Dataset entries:
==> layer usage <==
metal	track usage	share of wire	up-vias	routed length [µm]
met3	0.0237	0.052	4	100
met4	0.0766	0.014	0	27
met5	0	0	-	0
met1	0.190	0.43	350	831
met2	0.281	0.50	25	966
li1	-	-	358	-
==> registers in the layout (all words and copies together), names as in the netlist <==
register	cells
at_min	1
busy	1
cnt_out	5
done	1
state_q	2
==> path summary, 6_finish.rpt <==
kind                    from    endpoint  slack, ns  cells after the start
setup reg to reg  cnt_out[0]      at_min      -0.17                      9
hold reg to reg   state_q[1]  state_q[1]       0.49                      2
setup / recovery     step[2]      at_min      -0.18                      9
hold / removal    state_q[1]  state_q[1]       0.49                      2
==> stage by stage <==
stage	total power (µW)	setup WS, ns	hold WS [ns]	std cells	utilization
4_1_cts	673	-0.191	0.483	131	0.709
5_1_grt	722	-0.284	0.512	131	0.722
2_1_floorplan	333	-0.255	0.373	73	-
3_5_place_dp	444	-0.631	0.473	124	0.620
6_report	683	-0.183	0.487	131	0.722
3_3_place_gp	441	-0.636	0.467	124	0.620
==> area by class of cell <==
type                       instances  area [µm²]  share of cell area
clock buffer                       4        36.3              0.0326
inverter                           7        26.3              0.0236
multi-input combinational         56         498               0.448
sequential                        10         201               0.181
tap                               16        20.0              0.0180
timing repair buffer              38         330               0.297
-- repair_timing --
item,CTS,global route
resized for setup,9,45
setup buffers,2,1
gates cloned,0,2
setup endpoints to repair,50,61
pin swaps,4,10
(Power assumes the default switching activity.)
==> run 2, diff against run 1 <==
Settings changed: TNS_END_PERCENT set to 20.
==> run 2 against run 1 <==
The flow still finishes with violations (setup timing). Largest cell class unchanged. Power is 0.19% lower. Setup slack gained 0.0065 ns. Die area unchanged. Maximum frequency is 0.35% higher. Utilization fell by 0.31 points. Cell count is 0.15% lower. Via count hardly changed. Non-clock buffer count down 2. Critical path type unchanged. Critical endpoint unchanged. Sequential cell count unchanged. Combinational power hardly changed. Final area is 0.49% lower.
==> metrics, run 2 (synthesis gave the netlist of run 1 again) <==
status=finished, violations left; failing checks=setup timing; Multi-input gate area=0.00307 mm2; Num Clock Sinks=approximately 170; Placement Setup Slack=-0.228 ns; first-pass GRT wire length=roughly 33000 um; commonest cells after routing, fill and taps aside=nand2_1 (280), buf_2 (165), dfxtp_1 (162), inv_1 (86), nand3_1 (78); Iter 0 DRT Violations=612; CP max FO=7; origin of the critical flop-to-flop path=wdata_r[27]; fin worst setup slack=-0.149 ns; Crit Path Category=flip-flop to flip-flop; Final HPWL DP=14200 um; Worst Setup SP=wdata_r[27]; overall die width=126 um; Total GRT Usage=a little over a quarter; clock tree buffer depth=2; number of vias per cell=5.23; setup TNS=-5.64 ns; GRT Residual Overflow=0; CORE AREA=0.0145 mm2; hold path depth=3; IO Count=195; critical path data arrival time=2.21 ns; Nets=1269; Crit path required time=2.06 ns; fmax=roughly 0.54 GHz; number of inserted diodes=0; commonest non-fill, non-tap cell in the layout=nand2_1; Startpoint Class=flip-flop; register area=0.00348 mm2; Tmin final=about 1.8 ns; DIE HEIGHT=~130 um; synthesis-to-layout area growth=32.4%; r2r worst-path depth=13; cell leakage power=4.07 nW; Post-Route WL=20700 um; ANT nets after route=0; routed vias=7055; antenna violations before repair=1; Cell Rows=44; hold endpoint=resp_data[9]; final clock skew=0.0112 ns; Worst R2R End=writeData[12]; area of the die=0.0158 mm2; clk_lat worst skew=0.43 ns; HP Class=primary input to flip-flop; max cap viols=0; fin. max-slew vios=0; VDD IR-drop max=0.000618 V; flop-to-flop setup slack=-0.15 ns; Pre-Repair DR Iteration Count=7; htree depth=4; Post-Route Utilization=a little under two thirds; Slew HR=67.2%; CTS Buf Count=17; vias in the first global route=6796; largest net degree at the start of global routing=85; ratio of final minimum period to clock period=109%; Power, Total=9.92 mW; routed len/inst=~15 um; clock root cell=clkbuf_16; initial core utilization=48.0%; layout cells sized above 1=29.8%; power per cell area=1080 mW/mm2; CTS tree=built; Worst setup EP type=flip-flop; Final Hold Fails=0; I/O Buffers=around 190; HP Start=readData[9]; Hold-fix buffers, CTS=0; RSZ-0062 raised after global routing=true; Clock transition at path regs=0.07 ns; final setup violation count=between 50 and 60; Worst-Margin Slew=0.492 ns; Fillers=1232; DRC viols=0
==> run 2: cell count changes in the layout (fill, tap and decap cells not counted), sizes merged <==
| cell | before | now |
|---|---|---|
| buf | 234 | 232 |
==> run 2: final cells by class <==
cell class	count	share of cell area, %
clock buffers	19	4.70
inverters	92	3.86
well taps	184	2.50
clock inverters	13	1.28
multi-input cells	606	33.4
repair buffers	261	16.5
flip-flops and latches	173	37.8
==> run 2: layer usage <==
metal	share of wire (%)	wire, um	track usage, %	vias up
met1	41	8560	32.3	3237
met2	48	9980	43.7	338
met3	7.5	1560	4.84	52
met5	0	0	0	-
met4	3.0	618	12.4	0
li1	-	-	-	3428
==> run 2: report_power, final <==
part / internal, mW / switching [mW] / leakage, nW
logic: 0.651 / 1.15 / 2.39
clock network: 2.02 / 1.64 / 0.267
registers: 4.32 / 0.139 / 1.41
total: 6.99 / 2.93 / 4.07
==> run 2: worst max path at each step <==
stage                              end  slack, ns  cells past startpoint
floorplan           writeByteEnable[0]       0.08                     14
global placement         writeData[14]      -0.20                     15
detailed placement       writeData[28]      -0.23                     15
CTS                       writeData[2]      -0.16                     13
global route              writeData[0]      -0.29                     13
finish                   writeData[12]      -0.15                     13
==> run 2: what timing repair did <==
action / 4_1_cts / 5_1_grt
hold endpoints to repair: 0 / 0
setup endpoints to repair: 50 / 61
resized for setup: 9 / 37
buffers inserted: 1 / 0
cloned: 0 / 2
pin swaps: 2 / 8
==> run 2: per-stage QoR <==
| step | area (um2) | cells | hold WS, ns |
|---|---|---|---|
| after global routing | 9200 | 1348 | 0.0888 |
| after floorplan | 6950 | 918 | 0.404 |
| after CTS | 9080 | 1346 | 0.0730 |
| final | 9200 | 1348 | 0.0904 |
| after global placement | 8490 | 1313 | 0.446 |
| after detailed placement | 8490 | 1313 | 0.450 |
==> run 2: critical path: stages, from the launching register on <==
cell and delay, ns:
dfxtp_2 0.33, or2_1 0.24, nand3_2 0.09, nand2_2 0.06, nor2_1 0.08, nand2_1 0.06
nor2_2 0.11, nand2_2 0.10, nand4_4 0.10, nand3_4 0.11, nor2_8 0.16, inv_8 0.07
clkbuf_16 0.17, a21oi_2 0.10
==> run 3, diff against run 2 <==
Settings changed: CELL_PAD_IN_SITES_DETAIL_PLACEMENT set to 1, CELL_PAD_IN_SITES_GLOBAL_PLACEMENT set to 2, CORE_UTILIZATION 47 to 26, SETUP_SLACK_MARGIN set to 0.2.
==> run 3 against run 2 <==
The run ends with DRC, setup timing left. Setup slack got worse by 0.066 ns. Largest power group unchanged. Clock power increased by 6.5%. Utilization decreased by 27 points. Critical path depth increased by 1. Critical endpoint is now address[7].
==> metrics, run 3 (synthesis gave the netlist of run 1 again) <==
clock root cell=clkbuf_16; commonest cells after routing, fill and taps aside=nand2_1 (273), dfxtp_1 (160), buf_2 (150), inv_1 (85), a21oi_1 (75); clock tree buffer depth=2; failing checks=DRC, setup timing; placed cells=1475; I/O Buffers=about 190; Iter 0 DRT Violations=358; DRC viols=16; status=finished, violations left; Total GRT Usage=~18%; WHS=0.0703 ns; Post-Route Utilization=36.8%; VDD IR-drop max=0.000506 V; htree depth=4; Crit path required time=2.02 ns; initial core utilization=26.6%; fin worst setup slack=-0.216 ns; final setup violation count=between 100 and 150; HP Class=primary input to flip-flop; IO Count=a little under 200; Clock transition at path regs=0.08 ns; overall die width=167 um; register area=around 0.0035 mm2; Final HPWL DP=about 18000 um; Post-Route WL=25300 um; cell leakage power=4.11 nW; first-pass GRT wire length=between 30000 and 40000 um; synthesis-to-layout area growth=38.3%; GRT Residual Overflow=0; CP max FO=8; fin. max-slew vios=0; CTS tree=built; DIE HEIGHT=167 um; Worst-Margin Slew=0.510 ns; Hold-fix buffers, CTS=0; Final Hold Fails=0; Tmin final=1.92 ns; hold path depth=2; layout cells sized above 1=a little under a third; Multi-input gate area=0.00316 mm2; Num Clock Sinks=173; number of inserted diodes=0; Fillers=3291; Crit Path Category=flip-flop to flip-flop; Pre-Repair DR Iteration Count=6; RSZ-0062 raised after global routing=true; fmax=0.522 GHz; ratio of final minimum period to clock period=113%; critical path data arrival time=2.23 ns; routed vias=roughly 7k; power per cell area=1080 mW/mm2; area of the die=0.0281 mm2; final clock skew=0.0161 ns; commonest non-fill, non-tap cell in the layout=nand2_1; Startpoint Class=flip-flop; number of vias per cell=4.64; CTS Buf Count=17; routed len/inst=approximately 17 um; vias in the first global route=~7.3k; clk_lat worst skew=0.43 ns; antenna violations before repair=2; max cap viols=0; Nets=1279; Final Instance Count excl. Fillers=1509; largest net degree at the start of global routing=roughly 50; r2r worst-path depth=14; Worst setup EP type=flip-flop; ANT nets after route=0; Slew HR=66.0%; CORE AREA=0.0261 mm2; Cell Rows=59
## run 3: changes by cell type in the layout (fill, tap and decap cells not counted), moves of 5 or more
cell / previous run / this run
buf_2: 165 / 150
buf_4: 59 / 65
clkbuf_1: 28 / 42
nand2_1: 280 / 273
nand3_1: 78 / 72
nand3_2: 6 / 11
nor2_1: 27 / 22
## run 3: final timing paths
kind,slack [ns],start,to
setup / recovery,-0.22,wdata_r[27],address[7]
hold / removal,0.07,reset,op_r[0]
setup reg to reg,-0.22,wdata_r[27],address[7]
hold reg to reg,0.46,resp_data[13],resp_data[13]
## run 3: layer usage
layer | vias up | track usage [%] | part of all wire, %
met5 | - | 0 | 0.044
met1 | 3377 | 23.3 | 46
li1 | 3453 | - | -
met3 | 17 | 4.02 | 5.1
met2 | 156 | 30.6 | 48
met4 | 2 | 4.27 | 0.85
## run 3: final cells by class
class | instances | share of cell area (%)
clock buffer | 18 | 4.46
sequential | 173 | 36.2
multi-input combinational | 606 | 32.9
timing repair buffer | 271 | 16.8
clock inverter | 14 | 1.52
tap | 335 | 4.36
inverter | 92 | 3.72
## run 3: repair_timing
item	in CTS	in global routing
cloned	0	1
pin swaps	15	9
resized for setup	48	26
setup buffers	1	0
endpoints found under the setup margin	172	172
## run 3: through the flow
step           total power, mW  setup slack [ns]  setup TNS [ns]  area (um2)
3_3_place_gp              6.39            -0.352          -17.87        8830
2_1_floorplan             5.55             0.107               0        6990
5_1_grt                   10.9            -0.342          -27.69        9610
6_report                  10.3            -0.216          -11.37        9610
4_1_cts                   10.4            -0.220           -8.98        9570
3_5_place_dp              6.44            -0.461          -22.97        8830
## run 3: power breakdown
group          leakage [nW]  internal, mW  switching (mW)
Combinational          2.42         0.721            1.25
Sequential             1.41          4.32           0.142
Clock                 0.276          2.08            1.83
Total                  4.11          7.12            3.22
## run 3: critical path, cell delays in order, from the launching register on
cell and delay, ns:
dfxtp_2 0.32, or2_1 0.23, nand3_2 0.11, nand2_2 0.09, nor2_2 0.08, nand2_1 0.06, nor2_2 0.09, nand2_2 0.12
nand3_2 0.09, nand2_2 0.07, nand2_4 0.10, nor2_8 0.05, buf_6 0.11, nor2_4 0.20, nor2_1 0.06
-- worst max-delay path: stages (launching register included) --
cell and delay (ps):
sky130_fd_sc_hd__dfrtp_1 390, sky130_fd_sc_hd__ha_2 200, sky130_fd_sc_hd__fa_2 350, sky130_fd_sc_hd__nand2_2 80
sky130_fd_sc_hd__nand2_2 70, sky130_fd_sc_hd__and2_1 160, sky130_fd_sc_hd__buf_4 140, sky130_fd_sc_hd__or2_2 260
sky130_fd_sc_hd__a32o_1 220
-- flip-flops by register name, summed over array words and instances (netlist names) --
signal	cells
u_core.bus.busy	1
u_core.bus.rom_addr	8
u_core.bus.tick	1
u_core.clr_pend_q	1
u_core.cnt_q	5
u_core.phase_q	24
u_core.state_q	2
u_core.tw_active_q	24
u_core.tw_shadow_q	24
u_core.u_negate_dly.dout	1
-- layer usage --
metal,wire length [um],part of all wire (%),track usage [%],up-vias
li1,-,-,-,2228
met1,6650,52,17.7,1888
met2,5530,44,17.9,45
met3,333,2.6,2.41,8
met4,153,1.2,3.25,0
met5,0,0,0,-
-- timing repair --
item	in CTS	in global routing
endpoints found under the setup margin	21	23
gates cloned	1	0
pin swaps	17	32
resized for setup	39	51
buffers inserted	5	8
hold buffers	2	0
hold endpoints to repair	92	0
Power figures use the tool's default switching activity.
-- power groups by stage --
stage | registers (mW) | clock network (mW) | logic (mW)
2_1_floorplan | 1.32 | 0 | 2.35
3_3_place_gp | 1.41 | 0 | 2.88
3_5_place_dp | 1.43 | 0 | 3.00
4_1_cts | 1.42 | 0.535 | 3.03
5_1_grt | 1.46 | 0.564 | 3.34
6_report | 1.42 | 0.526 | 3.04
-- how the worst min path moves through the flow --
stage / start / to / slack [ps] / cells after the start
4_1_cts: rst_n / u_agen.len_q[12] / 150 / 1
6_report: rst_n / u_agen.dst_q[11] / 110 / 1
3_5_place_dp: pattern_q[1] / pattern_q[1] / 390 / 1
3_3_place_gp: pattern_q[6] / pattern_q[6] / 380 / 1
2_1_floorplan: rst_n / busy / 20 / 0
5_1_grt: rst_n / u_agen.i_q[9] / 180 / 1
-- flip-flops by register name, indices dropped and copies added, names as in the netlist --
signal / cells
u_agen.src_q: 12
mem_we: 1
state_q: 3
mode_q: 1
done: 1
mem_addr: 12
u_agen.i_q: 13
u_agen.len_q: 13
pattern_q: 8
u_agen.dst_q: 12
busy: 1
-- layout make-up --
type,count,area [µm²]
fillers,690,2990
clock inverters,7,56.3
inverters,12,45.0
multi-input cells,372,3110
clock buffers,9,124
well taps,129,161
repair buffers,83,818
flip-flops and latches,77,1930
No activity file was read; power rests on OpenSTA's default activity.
**src/rtl/seg7_pkg.sv**
```systemverilog
// Shared definitions for the six-digit BCD counter and the
// 7-segment decoder and display stages that consume its digits.
package seg7_pkg;

    localparam int NUM_DIGITS = 6;
    localparam int BCD_W      = 4;
    localparam int BCD_MAX    = 9;
    localparam int BUS_W      = NUM_DIGITS * BCD_W;

    typedef logic [BCD_W-1:0] digit_t;

    typedef enum logic {
        READY   = 1'b0,
        HOLDOFF = 1'b1
    } load_state_e;

    // True when every nibble of a packed digit bus is a legal decimal digit
    function automatic logic bcd_ok(input logic [BUS_W-1:0] v);
        logic ok;
        ok = 1'b1;
        for (int i = 0; i < NUM_DIGITS; i++) begin
            if (v[i*BCD_W +: BCD_W] > digit_t'(BCD_MAX)) begin
                ok = 1'b0;
            end
        end
        return ok;
    endfunction

endpackage

```
**src/rtl/bcd_digit.sv**
```systemverilog
// One registered decade of the counter. Steps up or down on request
// and reports a carry/borrow to the next decade in the same cycle.
module bcd_digit
    import seg7_pkg::*;
(
    input  logic   clk_i,
    input  logic   rst_ni,
    input  logic   clr_i,
    input  logic   step_i,
    input  logic   up_i,
    input  logic   load_i,
    input  digit_t load_val_i,
    output digit_t digit_o,
    output logic   carry_o
);

    digit_t digit_q;
    digit_t digit_d;

    // Carry out when stepping past 9 going up or past 0 going down
    always_comb begin
        carry_o = 1'b0;
        if (step_i) begin
            if (up_i) begin
                carry_o = (digit_q == digit_t'(BCD_MAX));
            end else begin
                carry_o = (digit_q == '0);
            end
        end
    end

    // Next decade value: clear beats load beats step
    always_comb begin
        digit_d = digit_q;
        if (clr_i) begin
            digit_d = '0;
        end else if (load_i) begin
            digit_d = load_val_i;
        end else if (step_i) begin
            if (up_i) begin
                if (digit_q == digit_t'(BCD_MAX)) begin
                    digit_d = '0;
                end else begin
                    digit_d = digit_q + digit_t'(1);
                end
            end else begin
                if (digit_q == '0) begin
                    digit_d = digit_t'(BCD_MAX);
                end else begin
                    digit_d = digit_q - digit_t'(1);
                end
            end
        end
    end

    // Decade register
    always_ff @(posedge clk_i or negedge rst_ni) begin
        if (!rst_ni) begin
            digit_q <= '0;
        end else begin
            digit_q <= digit_d;
        end
    end

    assign digit_o = digit_q;

endmodule

```
**src/rtl/bcd_count_6dig.sv**
```systemverilog
// Six-digit up/down BCD counter with a 1 Hz prescaler, parallel load
// handshake, leading-zero blanking and a wrap pulse.
module bcd_count_6dig
    import seg7_pkg::*;
#(
    parameter int unsigned TICK_DIV = 50000000
) (
    input  logic                CLOCK_50,
    input  logic                Reset_7Seg_n,
    input  logic                En,
    input  logic                Up,
    input  logic                Clear,
    input  logic                Load_Valid,
    input  logic [BUS_W-1:0]    Load_Value,
    output logic                Load_Ready,
    output logic                Load_Err,
    output logic [BUS_W-1:0]    Digits,
    output logic [NUM_DIGITS-1:0] Blank,
    output logic                Wrap
);

    localparam int PW = (TICK_DIV > 1) ? $clog2(TICK_DIV) : 1;
    localparam logic [PW-1:0] PRESC_LAST = PW'(TICK_DIV - 1);

    logic [1:0]    rst_sync_q;
    logic          rst_n;

    logic [PW-1:0] presc_q;
    logic [PW-1:0] presc_d;
    logic          tick;
    logic          step;

    load_state_e   state_q;
    load_state_e   state_d;
    logic          offer;
    logic          accept;
    logic          reject;

    logic          wrap_q;
    logic          wrap_d;
    logic          err_q;
    logic          err_d;

    digit_t        dig   [NUM_DIGITS];
    logic          carry [NUM_DIGITS];
    logic          chain [NUM_DIGITS];

    // Reset assertion is immediate; release is retimed to the clock
    always_ff @(posedge CLOCK_50 or negedge Reset_7Seg_n) begin
        if (!Reset_7Seg_n) begin
            rst_sync_q <= 2'b00;
        end else begin
            rst_sync_q <= {rst_sync_q[0], 1'b1};
        end
    end

    assign rst_n = rst_sync_q[1];

    assign Load_Ready = (state_q == READY);
    assign offer      = Load_Valid && Load_Ready && !Clear;
    assign accept     = offer && bcd_ok(Load_Value);
    assign reject     = offer && !bcd_ok(Load_Value);

    assign tick = En && (presc_q == PRESC_LAST);
    assign step = tick && !Clear && !accept;

    // Load handshake: one holdoff cycle after each accepted load
    always_comb begin
        state_d = state_q;
        unique case (state_q)
            READY:   if (accept) state_d = HOLDOFF;
            HOLDOFF: state_d = READY;
            default: state_d = READY;
        endcase
        if (Clear) begin
            state_d = READY;
        end
    end

    // Load FSM state register
    always_ff @(posedge CLOCK_50 or negedge rst_n) begin
        if (!rst_n) begin
            state_q <= READY;
        end else begin
            state_q <= state_d;
        end
    end

    // Prescaler: restarts on clear or load, freezes while disabled
    always_comb begin
        presc_d = presc_q;
        if (Clear || accept) begin
            presc_d = '0;
        end else if (En) begin
            if (tick) begin
                presc_d = '0;
            end else begin
                presc_d = presc_q + PW'(1);
            end
        end
    end

    // Prescaler register
    always_ff @(posedge CLOCK_50 or negedge rst_n) begin
        if (!rst_n) begin
            presc_q <= '0;
        end else begin
            presc_q <= presc_d;
        end
    end

    // Ripple chain: each decade steps on the carry of the one below
    always_comb begin
        chain[0] = step;
        for (int i = 1; i < NUM_DIGITS; i++) begin
            chain[i] = carry[i-1];
        end
    end

    for (genvar g = 0; g < NUM_DIGITS; g++) begin : g_dig
        bcd_digit u_digit (
            .clk_i      (CLOCK_50),
            .rst_ni     (rst_n),
            .clr_i      (Clear),
            .step_i     (chain[g]),
            .up_i       (Up),
            .load_i     (accept),
            .load_val_i (Load_Value[g*BCD_W +: BCD_W]),
            .digit_o    (dig[g]),
            .carry_o    (carry[g])
        );
        assign Digits[g*BCD_W +: BCD_W] = dig[g];
    end

    assign wrap_d = carry[NUM_DIGITS-1];
    assign err_d  = reject;

    // Status pulses line up with the digit update they describe
    always_ff @(posedge CLOCK_50 or negedge rst_n) begin
        if (!rst_n) begin
            wrap_q <= 1'b0;
            err_q  <= 1'b0;
        end else begin
            wrap_q <= wrap_d;
            err_q  <= err_d;
        end
    end

    assign Wrap     = wrap_q;
    assign Load_Err = err_q;

    // Blank a digit when it and every digit above it are zero
    always_comb begin
        logic zero_above;
        zero_above = 1'b1;
        Blank      = '0;
        for (int i = NUM_DIGITS - 1; i >= 1; i--) begin
            zero_above = zero_above && (dig[i] == '0);
            Blank[i]   = zero_above;
        end
    end

endmodule

```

PROBLEM DESCRIPTION. Go through the entries above and say how many lines include the word "resized". Give the number only.

YOUR SOLUTION. 4